20 Mayıs 2012 Pazar


BURGAZIN ARKA BAHÇELERİNDEN
“Ateşte Kalanlar, Ateşten Artakalanlar”


Akşam gün batımında mehtap, günün yorgunluğunu, her gün pervane olduğu yârin sularına saçlarını ışıl ışıl sererek giderirken, ben de Kaşığın ucundaki dostlarım istiridyelere, her zamanki gibi, penceremden fısıldadım… fısıldadım ama yanıt alamadım… Merak ettim, evden çıktım, vardım Fenerburnuna kulağımı dayadım kayalara… hepinizin yakından tanıdığınız yaşlı ve bilge deniz minaresinin, Kaşığın ucundan, bana doğru gelen yorgun ve kederli sesini, gün batısının güçlü nefesi ile köpüren dalgaların sesleri arasında ancak tanıyabildim… onu dinleyen, deniztarakları, istiridyeler, midyeler, pinalar, denizyıldızları, denizkestaneleri, denizatlarının kâh ağlayan, kâh hıçkırıklara boğulan seslerini ancak çıkarabildim… bu arada Kaşık Adası’nın üstündeki martılar ile yelkovan kuşları, sanki yaşlı ve bilge denizminaresinin acı dolu, yorgun ve kederli anlatımına dayanamayıp çığlıklar atıyor, fısıltılarını heybesinde taşıyan gün batısı rüzgarının dokunuşlarıyla bir o yana bir bu yana devinip dizlerini döven, gün görmüş ve geçirmiş nur yüzlü dedelerin, ninelerin kırışıklarında yapraklarını dökmüş ağaçlar da ağıt yakıyordu… Neler oluyor dememe kalmadan, gök, birden ağır ve tempolu ve gür sesli üflemeli çalgıları, gök gürültülü davulları, nakkareleri, çalparaları, esrik timballeri ve yüksek frekanslı zilleriyle bulutlara ses verdi, bulutlar da reverans yaparak düzenli bir şekilde bir sağ yana, bir sol yana açıldılar… açıldılar ve bir yanında Aztekli Kadim Tanrı(1), diğer yanında Persli Atar(2) ile Ateş Tanrısı Vulcanus(3), ateş yüklü arabalarıyla çıktı ortaya… işte o zaman yaşlı, kadim ve bilge deniz minaresinin ağlayan, ağlatan, kederle anlatan fısıltılı sesini tam olarak duydum… anlattıklarına kulak verdim…

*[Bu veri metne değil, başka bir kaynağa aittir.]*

module STATE_Manager(
	input clk,
	input clk_slow,
	input reset,
	input ir_input,
	input PW,
	output reg [17:0] LEDR,
	output reg [7:0] LEDG,
	input [8:0] SW,
	output reg [3:0] state,
	output [3:0] current_digit
);
localparam S0 = 4'b0000;  
localparam S1 = 4'b0001;  
localparam S2 = 4'b0010;  
localparam S3 = 4'b0011;  
localparam S4 = 4'b0100;  
localparam S5 = 4'b0101;  
localparam S6 = 4'b0110;  
localparam S7 = 4'b0111;  
localparam S8 = 4'b1000;  
localparam S9 = 4'b1001;  
localparam S10 = 4'b1010;  
localparam S11 = 4'b1011;  
localparam S13 = 4'b1101;  
localparam S14 = 4'b1110;  
localparam S15 = 4'b1111;  
reg picked_first_power;
reg picked_second_power;
wire countdown_finished;
reg [7:0] chosen_code_coder;
wire [31:0] ir_output;
reg [29:0] counter;
initial begin
    state = S0;
end
always@(posedge clk) begin
	case (state)
		S0 : begin
			LEDR[17:0] <= {18{1'b0}};
			LEDG[7:0] <= {8{1'b0}};
			picked_first_power <= 0;
			picked_second_power <= 0;
			chosen_code_coder <= 0;
			if(SW[0])
				state <= S1;
			end	
		S1 : begin 
			if(SW[1])
				state <= S2;
			else if(SW[2])
				state <= S3;
			end
		S2 : begin
			if (counter == 250000000) begin  
				counter <= 0;
				if(!SW[4] && SW[3]) begin
					picked_first_power <= 1;
					state <= S4;
				end
				else if(SW[4] && !SW[3]) begin 
					picked_first_power <= 1;
					state <= S5;
				end
				else if(SW[4] && SW[3]) begin 
					picked_first_power <= 1;
					state <= S6;
				end
			end
			else begin
				counter <= counter + 1;
			end
		end
		S3 : begin 
			if (counter == 250000000) begin  
				counter <= 0;
				if(!SW[4] && SW[3]) begin
					picked_second_power <= 1;
					state <= S7;
				end
				else if(SW[4] && !SW[3]) begin
					picked_second_power <= 1;
					state <= S8;
				end
				else if(SW[4] && SW[3]) begin
					picked_second_power <= 1;
					state <= S9;
				end
			end
			else begin
				counter <= counter + 1;
			end
		end
		S4 : begin  
			if (counter == 250000000)begin
			counter <= 0;
			if(picked_first_power && picked_second_power)
				state <= S10;
			else
				state <= S3;
			end
			else begin
				counter <= counter + 1;
			end
		end
		S5 : begin  
			if (counter == 250000000)begin
			counter <= 0;
			if(picked_first_power && picked_second_power)
				state <= S10;
			else
				state <= S3;
			end
			else begin
				counter <= counter + 1;
			end
		end
		S6 : begin  
			if (counter == 250000000)begin
			counter <= 0;
			if(picked_first_power && picked_second_power)
				state <= S10;
			else
				state <= S3;
			end
			else begin
				counter <= counter + 1;
			end
		end
		S7 : begin  
			if (counter == 250000000)begin
			counter <= 0;
			if(picked_first_power && picked_second_power)
				state <= S10;
			else
				state <= S2;
			end
			else begin
				counter <= counter + 1;
			end
		end
		S8 : begin  
			if (counter == 250000000)begin
			counter <= 0;
			if(picked_first_power && picked_second_power)
				state <= S10;
			else
				state <= S2;
			end
			else begin
				counter <= counter + 1;
			end
		end
		S9 : begin  
			if (counter == 250000000)begin
			counter <= 0;
			if(picked_first_power && picked_second_power)
				state <= S10;
			else
				state <= S2;
			end
			else begin
				counter <= counter + 1;
			end
		end
		S10 : begin  
			if (SW[5]) begin
				if (ir_output[23:16] == 0)
					state <= S14;
				else begin
					chosen_code_coder <= ir_output[23:16];
					state <= S11;
				end
			end
		end
		S11 : begin 
			if(SW[6]) begin 
				if(chosen_code_coder != ir_output[23:16]) begin 
					state <= S13;
				end else if(chosen_code_coder == ir_output[23:16]) begin 
					state <= S14;
				end
			end
			if(countdown_finished == 1) begin 
				state <= S13;
			end 
		end
		S13 : begin 
			LEDR[17:0] <= {18{1'b1}};
			if (counter == 250000000)begin
				counter <= 0;
				state <= S15;
			end else 
				counter <= counter + 1; 
		end 
		S14: begin
			LEDG[7:0] <= {8{1'b1}};
			if (counter == 250000000)begin
				counter <= 0;
				state <= S15;
			end else 
				counter <= counter + 1;
		end
		S15 : begin 
				if(PW == 1'b0) 
					state <= S0;
		end 
	endcase
end
IR_RECEIVER read_ir(
	.iCLK(clk),          
	.iRST_n(reset),        
	.iIRDA(ir_input),         
	.oDATA(ir_output) 		   
);
COUNTDOWN_SEG counting_down(
	.clk(clk),         
   .state(state),       
   .flag(countdown_finished),        
   .current_digit(current_digit) 
);
endmodule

Bundan tam yedi yıl önceydi, sabah çalışırken beni can evimden vuran, telefonla aldığım haberdi… Balmumcuda işyerimde Adalar’ı her zaman görmek üzere konumlandırdığım masamda telefonla konuşurken, telefonda anlatılanlar nedeniyle göz ucuyla adaya baktım. Daha dün, haftaya görüşmek üzere arkama bakarak vedalaştığım, üzüldüğümü görüp de üzülmesin diye uzaktan el salladığım, can dostum, Burgazım, hiçbir zaman kesmeye kıyamadığım, kıvrımlarında kaybolduğum, gölgelerinde uyuduğum, örgülerinde serinlediğim o güzelim saçlarından tutuşmuş cayır cayır yanmaya başlamış, üstünü yoğun bir duman bulutu sarmaya başlamıştı… hemen fırladım aşağıya ve bindim arabaya… Bostancı’ya, gelene kadar zaman sanki durdu da ben, ışınladım başka bir dünyaya… O dünyada, kulağımda her canlıdan, her dilden, yardım dileyen sesler yankılanmakta… bir yandan beni sorgularlarken, bir yandan da;

-Bize bunu neden yaptınız? diye ağlamakta…

Boğazıma bir yumruk tıkandı ve zorlukla konuşurken ben de kendime sordum,

-Nasıl oldu? Kim yaptı?

Vapur Adaya yaklaşırken, bir çöl fırtınası altında kum beji renginde amorf bir fanusa dönmüş göğün altında ada, her göz kırpışta başladı kaybolmaya… yalnızca ateşin, görünen kızılkara dili zaman zaman aralardan sağa sola uzanıp ağaçları ve makileri yalarken, kavrulmuş kozalak, dumanı tüten çam iğneleri, yılların yorgunu köşklerin yanan tahta kokuları ile külleri, azgın lodosla üstümüze, yayılmakta…
Lodosla, sesler tekrar geldi kulağıma ama ayıramadım, bilemedim, kimlerdi kulağıma inleyen, yalvaran ve fısıldayan? Birbirine saygılı, diplomat tavırlı, bir kol mesafesinde dimdik duran çamlar mı? Göklere yükselen kadim kızılağaçlar mı? Baharda çiçekleriyle kar yağdıran akasyalar mı? Yanaklarımıza tıka basa doldurup da dudaklarımızı kan kırmızı boyayan böğürtlenler mi? Yavuklumuza kolye yaptığımız kocayemişler mi? Köstebekler mi, köklerin can suyunda kafa bulan? Yoksa kirpiler mi, yılanları hedef tahtası yapan? Kaplumbağalar mı, tavşanlarla yarışan? Kertenkeleler mi çipil çipil gözleri bir o yana bir bu yana tarassutta bulunup sinekleri, böcekleri kovalayan? Kuş yavruları mı, ağzı açık hazır mama bekleyen? Kimlerdi, kimlerindi kulağıma gelen “Sesler?”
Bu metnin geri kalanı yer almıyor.